● **HOW TO COMPLETE THIS TASK**:
Across the entries below, how many lines have the word "lower" in them? Respond with only the number.

(TASK DATA Opens)

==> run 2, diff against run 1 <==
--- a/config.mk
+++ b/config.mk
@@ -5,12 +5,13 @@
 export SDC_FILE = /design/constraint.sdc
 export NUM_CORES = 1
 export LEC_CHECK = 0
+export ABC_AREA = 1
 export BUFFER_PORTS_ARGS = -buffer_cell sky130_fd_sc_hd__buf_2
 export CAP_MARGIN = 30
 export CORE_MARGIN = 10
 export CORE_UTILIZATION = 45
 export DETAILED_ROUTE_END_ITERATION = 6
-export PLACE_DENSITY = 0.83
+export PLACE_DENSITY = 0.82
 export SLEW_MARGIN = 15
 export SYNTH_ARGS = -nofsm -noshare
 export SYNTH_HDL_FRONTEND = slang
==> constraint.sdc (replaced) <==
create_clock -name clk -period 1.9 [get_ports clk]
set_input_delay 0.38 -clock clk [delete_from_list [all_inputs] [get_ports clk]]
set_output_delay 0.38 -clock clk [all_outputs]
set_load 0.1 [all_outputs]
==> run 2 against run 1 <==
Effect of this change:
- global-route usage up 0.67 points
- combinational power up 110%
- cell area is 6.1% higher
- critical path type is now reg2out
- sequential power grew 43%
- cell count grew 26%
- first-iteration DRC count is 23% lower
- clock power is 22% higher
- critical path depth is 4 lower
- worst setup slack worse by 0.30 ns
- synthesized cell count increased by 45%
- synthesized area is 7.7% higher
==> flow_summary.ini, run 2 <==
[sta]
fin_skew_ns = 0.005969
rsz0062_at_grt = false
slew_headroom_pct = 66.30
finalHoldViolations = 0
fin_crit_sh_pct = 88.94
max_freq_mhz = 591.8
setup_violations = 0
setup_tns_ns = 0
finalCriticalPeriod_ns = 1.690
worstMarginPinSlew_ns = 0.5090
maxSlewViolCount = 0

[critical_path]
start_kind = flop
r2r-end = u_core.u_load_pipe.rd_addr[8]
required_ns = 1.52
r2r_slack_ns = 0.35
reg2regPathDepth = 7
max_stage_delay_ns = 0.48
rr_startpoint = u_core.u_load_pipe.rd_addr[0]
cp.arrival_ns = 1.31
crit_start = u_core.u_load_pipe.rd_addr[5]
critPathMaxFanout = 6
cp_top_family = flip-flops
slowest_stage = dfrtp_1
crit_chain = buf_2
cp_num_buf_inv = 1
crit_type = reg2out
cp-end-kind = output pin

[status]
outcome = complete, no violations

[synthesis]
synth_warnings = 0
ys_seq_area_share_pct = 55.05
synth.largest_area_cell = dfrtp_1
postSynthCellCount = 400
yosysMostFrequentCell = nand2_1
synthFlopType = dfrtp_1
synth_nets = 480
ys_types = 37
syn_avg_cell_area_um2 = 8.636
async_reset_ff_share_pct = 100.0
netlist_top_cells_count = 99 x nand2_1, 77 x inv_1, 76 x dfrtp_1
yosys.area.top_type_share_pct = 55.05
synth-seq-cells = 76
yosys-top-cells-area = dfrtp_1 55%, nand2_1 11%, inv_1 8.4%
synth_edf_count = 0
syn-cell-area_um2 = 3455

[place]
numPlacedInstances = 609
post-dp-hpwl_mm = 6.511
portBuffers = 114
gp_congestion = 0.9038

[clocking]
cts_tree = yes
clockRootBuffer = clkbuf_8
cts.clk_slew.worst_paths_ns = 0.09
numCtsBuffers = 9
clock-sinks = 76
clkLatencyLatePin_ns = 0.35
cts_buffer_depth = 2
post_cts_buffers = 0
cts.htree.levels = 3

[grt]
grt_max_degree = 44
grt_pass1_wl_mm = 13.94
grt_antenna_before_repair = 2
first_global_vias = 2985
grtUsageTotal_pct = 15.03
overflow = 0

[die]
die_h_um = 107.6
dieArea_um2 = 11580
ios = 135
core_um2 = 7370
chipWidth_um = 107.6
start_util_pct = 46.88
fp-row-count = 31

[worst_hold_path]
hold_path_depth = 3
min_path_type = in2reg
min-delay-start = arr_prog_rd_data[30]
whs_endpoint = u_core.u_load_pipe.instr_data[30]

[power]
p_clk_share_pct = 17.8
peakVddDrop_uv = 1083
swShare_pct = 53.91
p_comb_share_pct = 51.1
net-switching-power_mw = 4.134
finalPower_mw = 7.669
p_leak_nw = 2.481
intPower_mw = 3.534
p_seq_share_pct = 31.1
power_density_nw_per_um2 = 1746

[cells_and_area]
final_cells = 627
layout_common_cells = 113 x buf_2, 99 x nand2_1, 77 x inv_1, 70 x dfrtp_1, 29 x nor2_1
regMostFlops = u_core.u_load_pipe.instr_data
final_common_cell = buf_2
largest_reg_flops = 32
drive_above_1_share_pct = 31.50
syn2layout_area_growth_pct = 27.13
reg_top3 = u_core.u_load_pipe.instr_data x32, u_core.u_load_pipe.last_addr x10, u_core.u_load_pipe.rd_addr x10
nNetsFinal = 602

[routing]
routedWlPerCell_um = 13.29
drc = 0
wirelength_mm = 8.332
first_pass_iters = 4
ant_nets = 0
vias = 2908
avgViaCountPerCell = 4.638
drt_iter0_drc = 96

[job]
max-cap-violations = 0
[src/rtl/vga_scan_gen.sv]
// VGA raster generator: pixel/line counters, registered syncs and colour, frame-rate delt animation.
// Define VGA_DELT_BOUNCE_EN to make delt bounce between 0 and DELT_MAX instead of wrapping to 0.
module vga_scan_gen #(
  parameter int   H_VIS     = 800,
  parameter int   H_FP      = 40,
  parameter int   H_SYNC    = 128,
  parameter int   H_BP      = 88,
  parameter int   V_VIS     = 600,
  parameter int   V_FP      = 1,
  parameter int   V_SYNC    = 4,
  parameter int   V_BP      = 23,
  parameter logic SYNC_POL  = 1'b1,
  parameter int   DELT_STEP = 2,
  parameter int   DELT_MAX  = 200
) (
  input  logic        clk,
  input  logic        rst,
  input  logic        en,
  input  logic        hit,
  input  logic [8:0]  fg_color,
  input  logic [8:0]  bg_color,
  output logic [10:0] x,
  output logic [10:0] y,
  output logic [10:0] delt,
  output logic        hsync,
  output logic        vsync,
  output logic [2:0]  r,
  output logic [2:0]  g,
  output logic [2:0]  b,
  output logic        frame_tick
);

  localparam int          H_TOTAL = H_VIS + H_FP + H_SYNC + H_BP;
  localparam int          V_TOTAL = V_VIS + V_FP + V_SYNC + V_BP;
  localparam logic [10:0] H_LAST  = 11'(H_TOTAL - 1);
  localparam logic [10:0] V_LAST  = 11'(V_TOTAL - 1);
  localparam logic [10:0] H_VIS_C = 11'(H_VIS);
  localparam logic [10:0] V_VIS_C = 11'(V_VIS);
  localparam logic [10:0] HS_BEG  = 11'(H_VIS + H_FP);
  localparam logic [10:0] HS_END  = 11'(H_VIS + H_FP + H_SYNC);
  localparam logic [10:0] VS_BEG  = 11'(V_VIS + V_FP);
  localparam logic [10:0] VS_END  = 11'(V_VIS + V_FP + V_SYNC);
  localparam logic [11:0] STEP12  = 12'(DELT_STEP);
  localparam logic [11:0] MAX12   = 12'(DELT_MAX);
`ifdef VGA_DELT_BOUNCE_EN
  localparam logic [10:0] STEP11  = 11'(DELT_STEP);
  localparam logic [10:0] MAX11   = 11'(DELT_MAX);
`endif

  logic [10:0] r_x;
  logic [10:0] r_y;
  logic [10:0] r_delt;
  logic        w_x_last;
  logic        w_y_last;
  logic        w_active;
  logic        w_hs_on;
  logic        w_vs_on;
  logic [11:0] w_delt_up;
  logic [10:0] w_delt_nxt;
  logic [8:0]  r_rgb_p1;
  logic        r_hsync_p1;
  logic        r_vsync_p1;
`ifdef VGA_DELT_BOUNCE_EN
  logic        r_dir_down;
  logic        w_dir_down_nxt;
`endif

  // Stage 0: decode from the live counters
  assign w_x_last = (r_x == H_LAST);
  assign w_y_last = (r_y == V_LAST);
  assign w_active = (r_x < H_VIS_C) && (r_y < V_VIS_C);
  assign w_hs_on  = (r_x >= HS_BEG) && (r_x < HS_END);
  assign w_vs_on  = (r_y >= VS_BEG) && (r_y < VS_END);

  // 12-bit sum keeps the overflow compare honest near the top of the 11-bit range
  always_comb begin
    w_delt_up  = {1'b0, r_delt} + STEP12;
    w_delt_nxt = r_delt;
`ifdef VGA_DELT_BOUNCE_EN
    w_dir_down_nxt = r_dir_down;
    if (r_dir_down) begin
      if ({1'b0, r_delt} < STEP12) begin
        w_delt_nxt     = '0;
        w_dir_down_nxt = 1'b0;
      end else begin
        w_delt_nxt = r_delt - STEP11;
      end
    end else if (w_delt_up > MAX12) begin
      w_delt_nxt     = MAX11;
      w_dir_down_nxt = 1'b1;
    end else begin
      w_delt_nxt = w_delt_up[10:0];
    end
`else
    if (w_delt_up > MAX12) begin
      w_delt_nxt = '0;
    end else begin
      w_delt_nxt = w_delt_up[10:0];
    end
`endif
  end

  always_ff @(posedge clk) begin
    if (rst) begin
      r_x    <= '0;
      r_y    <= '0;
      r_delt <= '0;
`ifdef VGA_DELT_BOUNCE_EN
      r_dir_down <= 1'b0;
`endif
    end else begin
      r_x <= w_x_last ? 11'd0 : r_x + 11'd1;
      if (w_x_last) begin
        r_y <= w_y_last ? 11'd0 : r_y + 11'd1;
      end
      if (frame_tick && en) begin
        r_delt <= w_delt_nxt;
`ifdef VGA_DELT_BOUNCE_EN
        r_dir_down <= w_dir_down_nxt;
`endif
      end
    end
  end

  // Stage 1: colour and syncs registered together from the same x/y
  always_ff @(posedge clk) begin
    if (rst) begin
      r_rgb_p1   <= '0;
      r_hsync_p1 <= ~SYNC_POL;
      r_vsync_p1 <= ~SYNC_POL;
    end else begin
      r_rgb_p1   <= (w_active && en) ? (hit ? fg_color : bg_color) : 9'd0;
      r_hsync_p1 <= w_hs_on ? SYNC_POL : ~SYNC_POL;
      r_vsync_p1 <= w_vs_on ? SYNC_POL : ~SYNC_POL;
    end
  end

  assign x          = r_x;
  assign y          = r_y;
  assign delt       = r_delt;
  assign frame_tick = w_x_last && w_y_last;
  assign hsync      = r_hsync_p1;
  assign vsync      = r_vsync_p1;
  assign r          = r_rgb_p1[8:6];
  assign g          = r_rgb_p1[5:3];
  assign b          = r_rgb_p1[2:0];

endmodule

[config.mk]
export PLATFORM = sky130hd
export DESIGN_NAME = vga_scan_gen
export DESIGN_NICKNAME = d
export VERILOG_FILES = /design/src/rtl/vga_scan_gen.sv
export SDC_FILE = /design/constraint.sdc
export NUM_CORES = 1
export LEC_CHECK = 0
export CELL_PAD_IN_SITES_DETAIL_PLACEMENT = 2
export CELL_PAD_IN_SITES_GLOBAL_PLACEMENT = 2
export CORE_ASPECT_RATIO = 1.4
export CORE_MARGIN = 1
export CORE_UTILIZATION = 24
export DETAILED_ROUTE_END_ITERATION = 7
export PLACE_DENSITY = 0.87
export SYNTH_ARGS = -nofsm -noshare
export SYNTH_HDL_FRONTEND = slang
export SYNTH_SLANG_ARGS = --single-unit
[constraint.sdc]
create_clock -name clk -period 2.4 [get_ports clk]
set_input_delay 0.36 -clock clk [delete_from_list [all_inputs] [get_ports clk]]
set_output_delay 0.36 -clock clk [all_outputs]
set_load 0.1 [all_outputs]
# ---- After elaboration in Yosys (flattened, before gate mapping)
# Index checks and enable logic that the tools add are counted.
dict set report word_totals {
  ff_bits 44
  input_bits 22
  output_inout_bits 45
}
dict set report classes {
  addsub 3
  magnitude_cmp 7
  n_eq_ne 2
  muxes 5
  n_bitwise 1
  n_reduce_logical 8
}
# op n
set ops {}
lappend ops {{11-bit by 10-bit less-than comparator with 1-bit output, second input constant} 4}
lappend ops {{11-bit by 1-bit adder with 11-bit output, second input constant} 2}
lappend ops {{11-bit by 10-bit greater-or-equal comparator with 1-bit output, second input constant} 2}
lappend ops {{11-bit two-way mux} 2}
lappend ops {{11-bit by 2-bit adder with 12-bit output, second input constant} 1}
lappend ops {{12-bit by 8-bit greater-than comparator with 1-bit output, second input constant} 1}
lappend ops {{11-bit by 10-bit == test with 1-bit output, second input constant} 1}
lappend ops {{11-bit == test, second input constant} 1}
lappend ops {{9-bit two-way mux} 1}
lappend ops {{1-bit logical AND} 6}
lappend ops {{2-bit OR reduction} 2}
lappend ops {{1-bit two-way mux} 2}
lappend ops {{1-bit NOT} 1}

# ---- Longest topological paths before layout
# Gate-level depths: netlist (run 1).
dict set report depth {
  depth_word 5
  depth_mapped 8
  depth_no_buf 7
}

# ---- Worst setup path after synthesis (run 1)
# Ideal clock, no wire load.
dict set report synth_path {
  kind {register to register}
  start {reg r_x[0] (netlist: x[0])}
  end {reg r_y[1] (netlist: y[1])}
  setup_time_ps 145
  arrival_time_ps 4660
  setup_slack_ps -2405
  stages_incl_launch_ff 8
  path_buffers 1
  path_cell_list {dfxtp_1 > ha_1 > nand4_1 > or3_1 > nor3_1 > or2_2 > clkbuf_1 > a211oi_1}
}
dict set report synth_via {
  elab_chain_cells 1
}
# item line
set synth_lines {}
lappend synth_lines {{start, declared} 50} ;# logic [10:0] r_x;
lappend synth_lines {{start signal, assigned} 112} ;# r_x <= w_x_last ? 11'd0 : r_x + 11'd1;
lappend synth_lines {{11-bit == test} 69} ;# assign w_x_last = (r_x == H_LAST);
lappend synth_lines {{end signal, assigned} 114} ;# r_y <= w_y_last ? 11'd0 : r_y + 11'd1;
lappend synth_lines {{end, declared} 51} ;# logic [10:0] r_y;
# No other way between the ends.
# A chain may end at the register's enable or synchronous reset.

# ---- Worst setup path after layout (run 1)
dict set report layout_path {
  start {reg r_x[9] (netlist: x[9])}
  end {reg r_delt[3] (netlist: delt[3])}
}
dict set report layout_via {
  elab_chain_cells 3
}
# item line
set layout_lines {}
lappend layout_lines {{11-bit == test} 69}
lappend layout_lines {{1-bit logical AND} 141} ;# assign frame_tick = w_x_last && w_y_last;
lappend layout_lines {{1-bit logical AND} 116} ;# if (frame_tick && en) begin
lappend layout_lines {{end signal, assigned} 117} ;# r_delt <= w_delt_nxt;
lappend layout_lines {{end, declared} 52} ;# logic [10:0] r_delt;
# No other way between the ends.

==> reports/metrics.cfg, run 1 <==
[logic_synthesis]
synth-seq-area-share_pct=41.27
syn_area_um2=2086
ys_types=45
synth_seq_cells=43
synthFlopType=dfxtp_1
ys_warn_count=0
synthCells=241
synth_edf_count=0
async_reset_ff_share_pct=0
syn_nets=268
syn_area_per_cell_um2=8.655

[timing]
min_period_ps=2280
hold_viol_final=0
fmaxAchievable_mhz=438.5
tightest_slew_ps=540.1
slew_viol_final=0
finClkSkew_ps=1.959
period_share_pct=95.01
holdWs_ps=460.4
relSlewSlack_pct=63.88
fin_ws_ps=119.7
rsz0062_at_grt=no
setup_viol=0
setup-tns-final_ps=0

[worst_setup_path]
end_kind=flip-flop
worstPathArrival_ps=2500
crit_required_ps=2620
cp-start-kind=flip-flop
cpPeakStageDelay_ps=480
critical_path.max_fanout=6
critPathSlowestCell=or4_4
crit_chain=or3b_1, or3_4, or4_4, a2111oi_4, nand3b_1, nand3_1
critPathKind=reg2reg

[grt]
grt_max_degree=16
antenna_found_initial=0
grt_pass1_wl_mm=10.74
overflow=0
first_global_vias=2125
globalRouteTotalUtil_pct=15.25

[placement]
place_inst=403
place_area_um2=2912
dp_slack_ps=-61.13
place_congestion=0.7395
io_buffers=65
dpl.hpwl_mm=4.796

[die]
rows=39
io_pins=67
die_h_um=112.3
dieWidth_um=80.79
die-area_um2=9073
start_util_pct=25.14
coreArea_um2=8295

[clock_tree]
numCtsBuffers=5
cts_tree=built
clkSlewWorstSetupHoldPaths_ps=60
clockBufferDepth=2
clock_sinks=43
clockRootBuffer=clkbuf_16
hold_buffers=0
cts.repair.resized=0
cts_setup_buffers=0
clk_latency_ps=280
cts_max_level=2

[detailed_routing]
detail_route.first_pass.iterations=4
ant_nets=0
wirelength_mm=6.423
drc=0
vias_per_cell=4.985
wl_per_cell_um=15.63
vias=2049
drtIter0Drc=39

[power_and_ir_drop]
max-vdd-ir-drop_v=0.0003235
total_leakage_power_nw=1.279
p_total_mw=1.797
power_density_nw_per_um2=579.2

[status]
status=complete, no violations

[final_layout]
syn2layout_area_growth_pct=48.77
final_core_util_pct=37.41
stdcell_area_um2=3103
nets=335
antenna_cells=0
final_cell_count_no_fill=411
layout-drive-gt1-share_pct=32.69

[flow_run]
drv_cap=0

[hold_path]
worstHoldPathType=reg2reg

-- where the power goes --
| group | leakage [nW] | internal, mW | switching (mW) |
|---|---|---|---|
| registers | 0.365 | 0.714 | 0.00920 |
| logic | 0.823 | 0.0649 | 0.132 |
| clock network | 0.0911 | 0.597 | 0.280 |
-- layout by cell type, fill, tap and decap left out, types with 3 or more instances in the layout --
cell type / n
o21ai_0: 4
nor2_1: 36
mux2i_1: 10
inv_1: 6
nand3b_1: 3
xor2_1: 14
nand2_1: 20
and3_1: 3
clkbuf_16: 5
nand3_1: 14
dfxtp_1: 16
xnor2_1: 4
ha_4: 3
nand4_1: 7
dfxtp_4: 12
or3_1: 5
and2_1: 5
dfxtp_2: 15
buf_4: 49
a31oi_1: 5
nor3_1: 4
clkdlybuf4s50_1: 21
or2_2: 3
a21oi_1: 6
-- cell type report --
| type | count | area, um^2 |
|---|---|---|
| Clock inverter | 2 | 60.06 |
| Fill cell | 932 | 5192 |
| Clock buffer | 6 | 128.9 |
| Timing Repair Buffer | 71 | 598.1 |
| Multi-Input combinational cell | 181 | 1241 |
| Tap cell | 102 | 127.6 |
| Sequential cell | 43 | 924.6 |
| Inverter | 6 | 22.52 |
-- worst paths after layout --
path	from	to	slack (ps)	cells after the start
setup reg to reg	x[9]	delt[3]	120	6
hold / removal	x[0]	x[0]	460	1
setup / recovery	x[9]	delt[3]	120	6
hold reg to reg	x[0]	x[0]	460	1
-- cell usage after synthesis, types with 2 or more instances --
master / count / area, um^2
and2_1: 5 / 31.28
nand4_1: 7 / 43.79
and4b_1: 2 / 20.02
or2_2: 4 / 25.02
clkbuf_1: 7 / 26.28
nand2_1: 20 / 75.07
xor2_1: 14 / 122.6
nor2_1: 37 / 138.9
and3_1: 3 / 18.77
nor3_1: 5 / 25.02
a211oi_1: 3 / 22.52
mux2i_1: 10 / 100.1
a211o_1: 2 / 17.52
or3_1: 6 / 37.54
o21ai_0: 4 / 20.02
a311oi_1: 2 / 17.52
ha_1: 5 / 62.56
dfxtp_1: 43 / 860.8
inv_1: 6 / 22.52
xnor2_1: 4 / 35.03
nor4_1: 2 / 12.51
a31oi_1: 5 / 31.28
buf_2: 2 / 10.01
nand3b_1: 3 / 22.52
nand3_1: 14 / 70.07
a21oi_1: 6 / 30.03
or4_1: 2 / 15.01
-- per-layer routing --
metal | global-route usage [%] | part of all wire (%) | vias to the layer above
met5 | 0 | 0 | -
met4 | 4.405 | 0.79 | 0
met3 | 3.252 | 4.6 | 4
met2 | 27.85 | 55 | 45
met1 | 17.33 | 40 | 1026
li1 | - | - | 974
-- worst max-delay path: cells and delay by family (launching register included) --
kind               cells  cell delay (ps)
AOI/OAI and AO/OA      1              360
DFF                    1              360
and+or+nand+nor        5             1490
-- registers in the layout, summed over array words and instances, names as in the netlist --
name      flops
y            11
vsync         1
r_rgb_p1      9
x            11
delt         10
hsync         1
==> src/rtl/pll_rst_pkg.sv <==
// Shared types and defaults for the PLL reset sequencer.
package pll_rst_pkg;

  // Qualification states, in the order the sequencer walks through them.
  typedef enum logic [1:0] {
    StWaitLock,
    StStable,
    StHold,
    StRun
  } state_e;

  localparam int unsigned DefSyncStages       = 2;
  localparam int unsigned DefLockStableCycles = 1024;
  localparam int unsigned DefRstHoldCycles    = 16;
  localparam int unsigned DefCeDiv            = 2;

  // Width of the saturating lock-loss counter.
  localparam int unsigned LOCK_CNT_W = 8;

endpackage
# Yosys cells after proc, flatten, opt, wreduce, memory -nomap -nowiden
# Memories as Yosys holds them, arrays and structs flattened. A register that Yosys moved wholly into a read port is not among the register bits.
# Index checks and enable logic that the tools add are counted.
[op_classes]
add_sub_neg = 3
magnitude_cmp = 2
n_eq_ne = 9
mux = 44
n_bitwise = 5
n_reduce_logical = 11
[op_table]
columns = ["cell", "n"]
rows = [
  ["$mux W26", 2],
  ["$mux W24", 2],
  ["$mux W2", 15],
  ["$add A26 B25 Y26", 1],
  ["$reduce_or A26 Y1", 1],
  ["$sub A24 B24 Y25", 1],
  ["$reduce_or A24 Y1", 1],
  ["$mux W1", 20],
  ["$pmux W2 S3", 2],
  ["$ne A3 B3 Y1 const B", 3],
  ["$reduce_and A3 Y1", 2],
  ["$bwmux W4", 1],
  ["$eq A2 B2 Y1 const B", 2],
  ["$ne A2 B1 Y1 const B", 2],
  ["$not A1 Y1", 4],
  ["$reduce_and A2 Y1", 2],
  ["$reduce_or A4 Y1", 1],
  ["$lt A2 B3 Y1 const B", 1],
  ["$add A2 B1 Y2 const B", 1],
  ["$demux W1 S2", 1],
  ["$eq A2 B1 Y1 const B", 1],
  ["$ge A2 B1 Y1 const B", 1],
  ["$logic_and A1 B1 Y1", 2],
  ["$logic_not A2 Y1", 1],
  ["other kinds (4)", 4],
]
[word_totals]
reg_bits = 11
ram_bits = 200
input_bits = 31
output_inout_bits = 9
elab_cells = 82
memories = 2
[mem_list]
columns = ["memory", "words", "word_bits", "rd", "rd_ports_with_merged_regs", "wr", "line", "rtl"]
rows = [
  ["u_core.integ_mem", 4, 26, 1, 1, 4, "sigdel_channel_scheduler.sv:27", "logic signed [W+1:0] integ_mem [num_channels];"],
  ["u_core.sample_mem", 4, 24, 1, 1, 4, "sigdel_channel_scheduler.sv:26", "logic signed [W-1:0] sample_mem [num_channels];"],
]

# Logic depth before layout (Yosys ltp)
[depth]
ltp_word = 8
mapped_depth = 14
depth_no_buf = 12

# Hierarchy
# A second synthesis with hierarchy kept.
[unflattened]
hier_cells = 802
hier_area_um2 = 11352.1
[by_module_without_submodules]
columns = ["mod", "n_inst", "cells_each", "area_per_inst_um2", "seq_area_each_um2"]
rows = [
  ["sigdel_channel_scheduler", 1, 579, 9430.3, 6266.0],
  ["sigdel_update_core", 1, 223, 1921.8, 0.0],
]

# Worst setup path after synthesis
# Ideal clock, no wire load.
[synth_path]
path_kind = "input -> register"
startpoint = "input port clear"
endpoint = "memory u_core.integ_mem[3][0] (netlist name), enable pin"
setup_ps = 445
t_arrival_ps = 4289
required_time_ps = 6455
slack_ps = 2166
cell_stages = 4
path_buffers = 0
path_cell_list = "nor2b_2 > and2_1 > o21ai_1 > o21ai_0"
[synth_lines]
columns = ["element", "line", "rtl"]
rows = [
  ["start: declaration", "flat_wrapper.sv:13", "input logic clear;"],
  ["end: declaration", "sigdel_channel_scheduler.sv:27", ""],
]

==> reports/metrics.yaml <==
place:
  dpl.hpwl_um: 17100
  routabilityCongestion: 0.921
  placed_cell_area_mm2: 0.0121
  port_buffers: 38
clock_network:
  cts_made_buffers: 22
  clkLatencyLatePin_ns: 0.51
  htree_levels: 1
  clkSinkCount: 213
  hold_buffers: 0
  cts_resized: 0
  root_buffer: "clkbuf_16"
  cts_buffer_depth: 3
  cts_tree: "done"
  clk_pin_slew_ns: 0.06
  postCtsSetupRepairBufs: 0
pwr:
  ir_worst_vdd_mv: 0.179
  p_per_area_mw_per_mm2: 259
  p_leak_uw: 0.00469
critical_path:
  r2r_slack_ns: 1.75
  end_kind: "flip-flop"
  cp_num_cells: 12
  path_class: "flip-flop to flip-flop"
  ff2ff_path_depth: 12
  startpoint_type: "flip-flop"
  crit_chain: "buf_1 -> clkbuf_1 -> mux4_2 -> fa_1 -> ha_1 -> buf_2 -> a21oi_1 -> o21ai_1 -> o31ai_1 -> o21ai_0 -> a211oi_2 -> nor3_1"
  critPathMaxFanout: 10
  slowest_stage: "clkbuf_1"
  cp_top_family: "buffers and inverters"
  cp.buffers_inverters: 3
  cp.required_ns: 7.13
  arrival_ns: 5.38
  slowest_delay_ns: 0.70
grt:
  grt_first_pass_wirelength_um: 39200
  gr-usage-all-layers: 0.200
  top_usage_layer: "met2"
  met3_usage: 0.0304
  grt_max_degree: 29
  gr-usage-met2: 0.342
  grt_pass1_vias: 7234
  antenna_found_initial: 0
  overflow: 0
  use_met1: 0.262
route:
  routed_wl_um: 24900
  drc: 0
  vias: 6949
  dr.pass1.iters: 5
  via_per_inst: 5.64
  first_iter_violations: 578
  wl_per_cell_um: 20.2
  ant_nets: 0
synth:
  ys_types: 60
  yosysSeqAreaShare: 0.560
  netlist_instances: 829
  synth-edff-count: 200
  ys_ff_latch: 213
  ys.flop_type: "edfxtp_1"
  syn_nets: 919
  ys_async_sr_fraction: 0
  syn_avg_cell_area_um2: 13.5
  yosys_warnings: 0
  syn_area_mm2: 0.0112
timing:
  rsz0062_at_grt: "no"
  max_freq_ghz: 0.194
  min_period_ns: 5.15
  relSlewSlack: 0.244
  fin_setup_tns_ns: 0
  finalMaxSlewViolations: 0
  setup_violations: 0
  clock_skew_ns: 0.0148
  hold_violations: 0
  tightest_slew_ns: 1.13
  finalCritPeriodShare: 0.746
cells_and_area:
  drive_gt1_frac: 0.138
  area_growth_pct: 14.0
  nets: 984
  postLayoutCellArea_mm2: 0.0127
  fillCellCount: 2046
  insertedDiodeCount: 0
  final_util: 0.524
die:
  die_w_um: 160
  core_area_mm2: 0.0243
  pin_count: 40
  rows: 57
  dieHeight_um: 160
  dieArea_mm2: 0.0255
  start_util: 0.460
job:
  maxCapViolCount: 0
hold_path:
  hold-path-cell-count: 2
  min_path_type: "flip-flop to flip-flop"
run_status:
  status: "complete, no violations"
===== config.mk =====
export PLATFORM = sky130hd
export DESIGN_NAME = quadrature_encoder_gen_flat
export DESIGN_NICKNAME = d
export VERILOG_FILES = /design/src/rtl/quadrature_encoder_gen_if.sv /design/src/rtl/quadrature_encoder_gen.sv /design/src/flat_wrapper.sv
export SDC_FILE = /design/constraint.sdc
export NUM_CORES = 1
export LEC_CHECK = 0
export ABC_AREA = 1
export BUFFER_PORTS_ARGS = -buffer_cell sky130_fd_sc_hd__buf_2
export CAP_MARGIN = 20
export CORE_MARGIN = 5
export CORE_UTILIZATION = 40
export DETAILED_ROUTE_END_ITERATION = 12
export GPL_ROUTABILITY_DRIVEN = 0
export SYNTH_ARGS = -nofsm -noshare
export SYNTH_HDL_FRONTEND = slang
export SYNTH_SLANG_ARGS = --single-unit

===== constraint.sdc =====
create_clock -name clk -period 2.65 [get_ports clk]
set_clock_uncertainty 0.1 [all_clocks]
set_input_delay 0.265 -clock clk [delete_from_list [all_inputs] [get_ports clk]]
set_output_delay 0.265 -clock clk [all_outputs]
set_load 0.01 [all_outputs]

(TASK DATA Closes)

● **OUTPUT OF THE EXERCISE**:
2